* [Assignment] Take every line of the material and reproduce it exactly.

>>>>

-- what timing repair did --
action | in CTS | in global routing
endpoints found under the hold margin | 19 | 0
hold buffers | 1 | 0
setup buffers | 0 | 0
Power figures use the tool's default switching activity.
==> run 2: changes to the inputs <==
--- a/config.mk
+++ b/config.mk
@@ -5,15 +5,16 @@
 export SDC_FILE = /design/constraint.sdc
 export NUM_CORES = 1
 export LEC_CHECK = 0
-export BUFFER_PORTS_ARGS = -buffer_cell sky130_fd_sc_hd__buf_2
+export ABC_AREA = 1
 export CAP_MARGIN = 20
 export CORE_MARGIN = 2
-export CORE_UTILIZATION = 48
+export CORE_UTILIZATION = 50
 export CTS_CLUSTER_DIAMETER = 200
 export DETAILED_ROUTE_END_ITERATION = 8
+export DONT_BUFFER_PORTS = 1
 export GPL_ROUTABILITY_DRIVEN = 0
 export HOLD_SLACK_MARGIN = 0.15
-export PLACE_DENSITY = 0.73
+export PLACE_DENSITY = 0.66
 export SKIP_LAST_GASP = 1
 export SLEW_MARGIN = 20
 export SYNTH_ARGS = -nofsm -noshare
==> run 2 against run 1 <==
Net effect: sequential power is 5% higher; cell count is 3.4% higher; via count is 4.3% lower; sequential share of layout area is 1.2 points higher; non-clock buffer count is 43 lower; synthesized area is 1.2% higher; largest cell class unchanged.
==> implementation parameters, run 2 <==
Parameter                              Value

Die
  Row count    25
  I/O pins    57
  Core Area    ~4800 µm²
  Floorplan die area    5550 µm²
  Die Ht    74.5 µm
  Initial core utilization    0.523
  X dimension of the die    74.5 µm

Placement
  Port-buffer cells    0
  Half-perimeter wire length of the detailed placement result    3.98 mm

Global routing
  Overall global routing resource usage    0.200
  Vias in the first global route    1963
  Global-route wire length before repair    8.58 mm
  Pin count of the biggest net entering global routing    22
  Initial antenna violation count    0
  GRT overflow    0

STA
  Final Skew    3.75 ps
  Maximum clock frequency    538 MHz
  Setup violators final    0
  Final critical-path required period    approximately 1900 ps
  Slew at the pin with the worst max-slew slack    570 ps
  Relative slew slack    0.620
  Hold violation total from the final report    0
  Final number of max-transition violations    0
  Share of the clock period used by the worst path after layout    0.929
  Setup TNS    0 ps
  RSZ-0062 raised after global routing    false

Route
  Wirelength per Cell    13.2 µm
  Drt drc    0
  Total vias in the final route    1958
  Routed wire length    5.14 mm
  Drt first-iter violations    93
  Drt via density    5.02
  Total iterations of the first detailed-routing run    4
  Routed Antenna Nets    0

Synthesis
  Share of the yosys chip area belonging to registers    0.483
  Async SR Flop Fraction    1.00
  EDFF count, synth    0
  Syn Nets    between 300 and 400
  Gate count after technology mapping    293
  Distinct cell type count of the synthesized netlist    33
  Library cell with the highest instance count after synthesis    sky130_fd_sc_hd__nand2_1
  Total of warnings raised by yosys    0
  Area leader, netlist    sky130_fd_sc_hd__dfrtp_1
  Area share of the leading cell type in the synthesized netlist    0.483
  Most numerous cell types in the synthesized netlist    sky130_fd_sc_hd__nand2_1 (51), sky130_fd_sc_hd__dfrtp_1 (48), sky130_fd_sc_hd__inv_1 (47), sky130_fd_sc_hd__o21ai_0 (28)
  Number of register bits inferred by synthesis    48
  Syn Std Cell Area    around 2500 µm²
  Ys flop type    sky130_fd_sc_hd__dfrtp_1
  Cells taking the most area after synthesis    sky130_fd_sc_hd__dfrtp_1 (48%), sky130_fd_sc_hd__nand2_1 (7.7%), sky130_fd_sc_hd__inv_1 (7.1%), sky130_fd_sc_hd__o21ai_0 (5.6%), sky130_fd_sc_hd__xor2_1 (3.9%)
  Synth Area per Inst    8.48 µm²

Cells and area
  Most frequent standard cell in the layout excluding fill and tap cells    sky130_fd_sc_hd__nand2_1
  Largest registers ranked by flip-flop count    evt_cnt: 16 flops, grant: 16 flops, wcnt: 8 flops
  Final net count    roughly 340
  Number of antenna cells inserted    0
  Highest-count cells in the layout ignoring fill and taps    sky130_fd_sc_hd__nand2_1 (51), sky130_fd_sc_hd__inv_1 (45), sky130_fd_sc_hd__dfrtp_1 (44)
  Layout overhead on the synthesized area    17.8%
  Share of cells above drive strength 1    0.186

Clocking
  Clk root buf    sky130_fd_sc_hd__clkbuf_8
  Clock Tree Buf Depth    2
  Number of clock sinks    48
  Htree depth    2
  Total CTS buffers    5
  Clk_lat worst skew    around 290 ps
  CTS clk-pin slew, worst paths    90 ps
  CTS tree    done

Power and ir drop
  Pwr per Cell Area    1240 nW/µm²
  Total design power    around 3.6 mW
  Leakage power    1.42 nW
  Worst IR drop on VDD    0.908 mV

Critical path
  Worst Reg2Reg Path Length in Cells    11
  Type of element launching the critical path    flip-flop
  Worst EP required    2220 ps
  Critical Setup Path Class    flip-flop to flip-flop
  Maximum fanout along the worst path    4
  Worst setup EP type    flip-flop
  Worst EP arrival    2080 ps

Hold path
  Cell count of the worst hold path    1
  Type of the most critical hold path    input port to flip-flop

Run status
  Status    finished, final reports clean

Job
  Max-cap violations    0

<<<<

* [Solved exercise]
-- what timing repair did --
action | in CTS | in global routing
endpoints found under the hold margin | 19 | 0
hold buffers | 1 | 0
setup buffers | 0 | 0
Power figures use the tool's default switching activity.
==> run 2: changes to the inputs <==
--- a/config.mk
+++ b/config.mk
@@ -5,15 +5,16 @@
 export SDC_FILE = /design/constraint.sdc
 export NUM_CORES = 1
 export LEC_CHECK = 0
-export BUFFER_PORTS_ARGS = -buffer_cell sky130_fd_sc_hd__buf_2
+export ABC_AREA = 1
 export CAP_MARGIN = 20
 export CORE_MARGIN = 2
-export CORE_UTILIZATION = 48
+export CORE_UTILIZATION = 50
 export CTS_CLUSTER_DIAMETER = 200
 export DETAILED_ROUTE_END_ITERATION = 8
+export DONT_BUFFER_PORTS = 1
 export GPL_ROUTABILITY_DRIVEN = 0
 export HOLD_SLACK_MARGIN = 0.15
-export PLACE_DENSITY = 0.73
+export PLACE_DENSITY = 0.66
 export SKIP_LAST_GASP = 1
 export SLEW_MARGIN = 20
 export SYNTH_ARGS = -nofsm -noshare
==> run 2 against run 1 <==
Net effect: sequential power is 5% higher; cell count is 3.4% higher; via count is 4.3% lower; sequential share of layout area is 1.2 points higher; non-clock buffer count is 43 lower; synthesized area is 1.2% higher; largest cell class unchanged.
==> implementation parameters, run 2 <==
Parameter                              Value

Die
  Row count    25
  I/O pins    57
  Core Area    ~4800 µm²
  Floorplan die area    5550 µm²
  Die Ht    74.5 µm
  Initial core utilization    0.523
  X dimension of the die    74.5 µm

Placement
  Port-buffer cells    0
  Half-perimeter wire length of the detailed placement result    3.98 mm

Global routing
  Overall global routing resource usage    0.200
  Vias in the first global route    1963
  Global-route wire length before repair    8.58 mm
  Pin count of the biggest net entering global routing    22
  Initial antenna violation count    0
  GRT overflow    0

STA
  Final Skew    3.75 ps
  Maximum clock frequency    538 MHz
  Setup violators final    0
  Final critical-path required period    approximately 1900 ps
  Slew at the pin with the worst max-slew slack    570 ps
  Relative slew slack    0.620
  Hold violation total from the final report    0
  Final number of max-transition violations    0
  Share of the clock period used by the worst path after layout    0.929
  Setup TNS    0 ps
  RSZ-0062 raised after global routing    false

Route
  Wirelength per Cell    13.2 µm
  Drt drc    0
  Total vias in the final route    1958
  Routed wire length    5.14 mm
  Drt first-iter violations    93
  Drt via density    5.02
  Total iterations of the first detailed-routing run    4
  Routed Antenna Nets    0

Synthesis
  Share of the yosys chip area belonging to registers    0.483
  Async SR Flop Fraction    1.00
  EDFF count, synth    0
  Syn Nets    between 300 and 400
  Gate count after technology mapping    293
  Distinct cell type count of the synthesized netlist    33
  Library cell with the highest instance count after synthesis    sky130_fd_sc_hd__nand2_1
  Total of warnings raised by yosys    0
  Area leader, netlist    sky130_fd_sc_hd__dfrtp_1
  Area share of the leading cell type in the synthesized netlist    0.483
  Most numerous cell types in the synthesized netlist    sky130_fd_sc_hd__nand2_1 (51), sky130_fd_sc_hd__dfrtp_1 (48), sky130_fd_sc_hd__inv_1 (47), sky130_fd_sc_hd__o21ai_0 (28)
  Number of register bits inferred by synthesis    48
  Syn Std Cell Area    around 2500 µm²
  Ys flop type    sky130_fd_sc_hd__dfrtp_1
  Cells taking the most area after synthesis    sky130_fd_sc_hd__dfrtp_1 (48%), sky130_fd_sc_hd__nand2_1 (7.7%), sky130_fd_sc_hd__inv_1 (7.1%), sky130_fd_sc_hd__o21ai_0 (5.6%), sky130_fd_sc_hd__xor2_1 (3.9%)
  Synth Area per Inst    8.48 µm²

Cells and area
  Most frequent standard cell in the layout excluding fill and tap cells    sky130_fd_sc_hd__nand2_1
  Largest registers ranked by flip-flop count    evt_cnt: 16 flops, grant: 16 flops, wcnt: 8 flops
  Final net count    roughly 340
  Number of antenna cells inserted    0
  Highest-count cells in the layout ignoring fill and taps    sky130_fd_sc_hd__nand2_1 (51), sky130_fd_sc_hd__inv_1 (45), sky130_fd_sc_hd__dfrtp_1 (44)
  Layout overhead on the synthesized area    17.8%
  Share of cells above drive strength 1    0.186

Clocking
  Clk root buf    sky130_fd_sc_hd__clkbuf_8
  Clock Tree Buf Depth    2
  Number of clock sinks    48
  Htree depth    2
  Total CTS buffers    5
  Clk_lat worst skew    around 290 ps
  CTS clk-pin slew, worst paths    90 ps
  CTS tree    done

Power and ir drop
  Pwr per Cell Area    1240 nW/µm²
  Total design power    around 3.6 mW
  Leakage power    1.42 nW
  Worst IR drop on VDD    0.908 mV

Critical path
  Worst Reg2Reg Path Length in Cells    11
  Type of element launching the critical path    flip-flop
  Worst EP required    2220 ps
  Critical Setup Path Class    flip-flop to flip-flop
  Maximum fanout along the worst path    4
  Worst setup EP type    flip-flop
  Worst EP arrival    2080 ps

Hold path
  Cell count of the worst hold path    1
  Type of the most critical hold path    input port to flip-flop

Run status
  Status    finished, final reports clean

Job
  Max-cap violations    0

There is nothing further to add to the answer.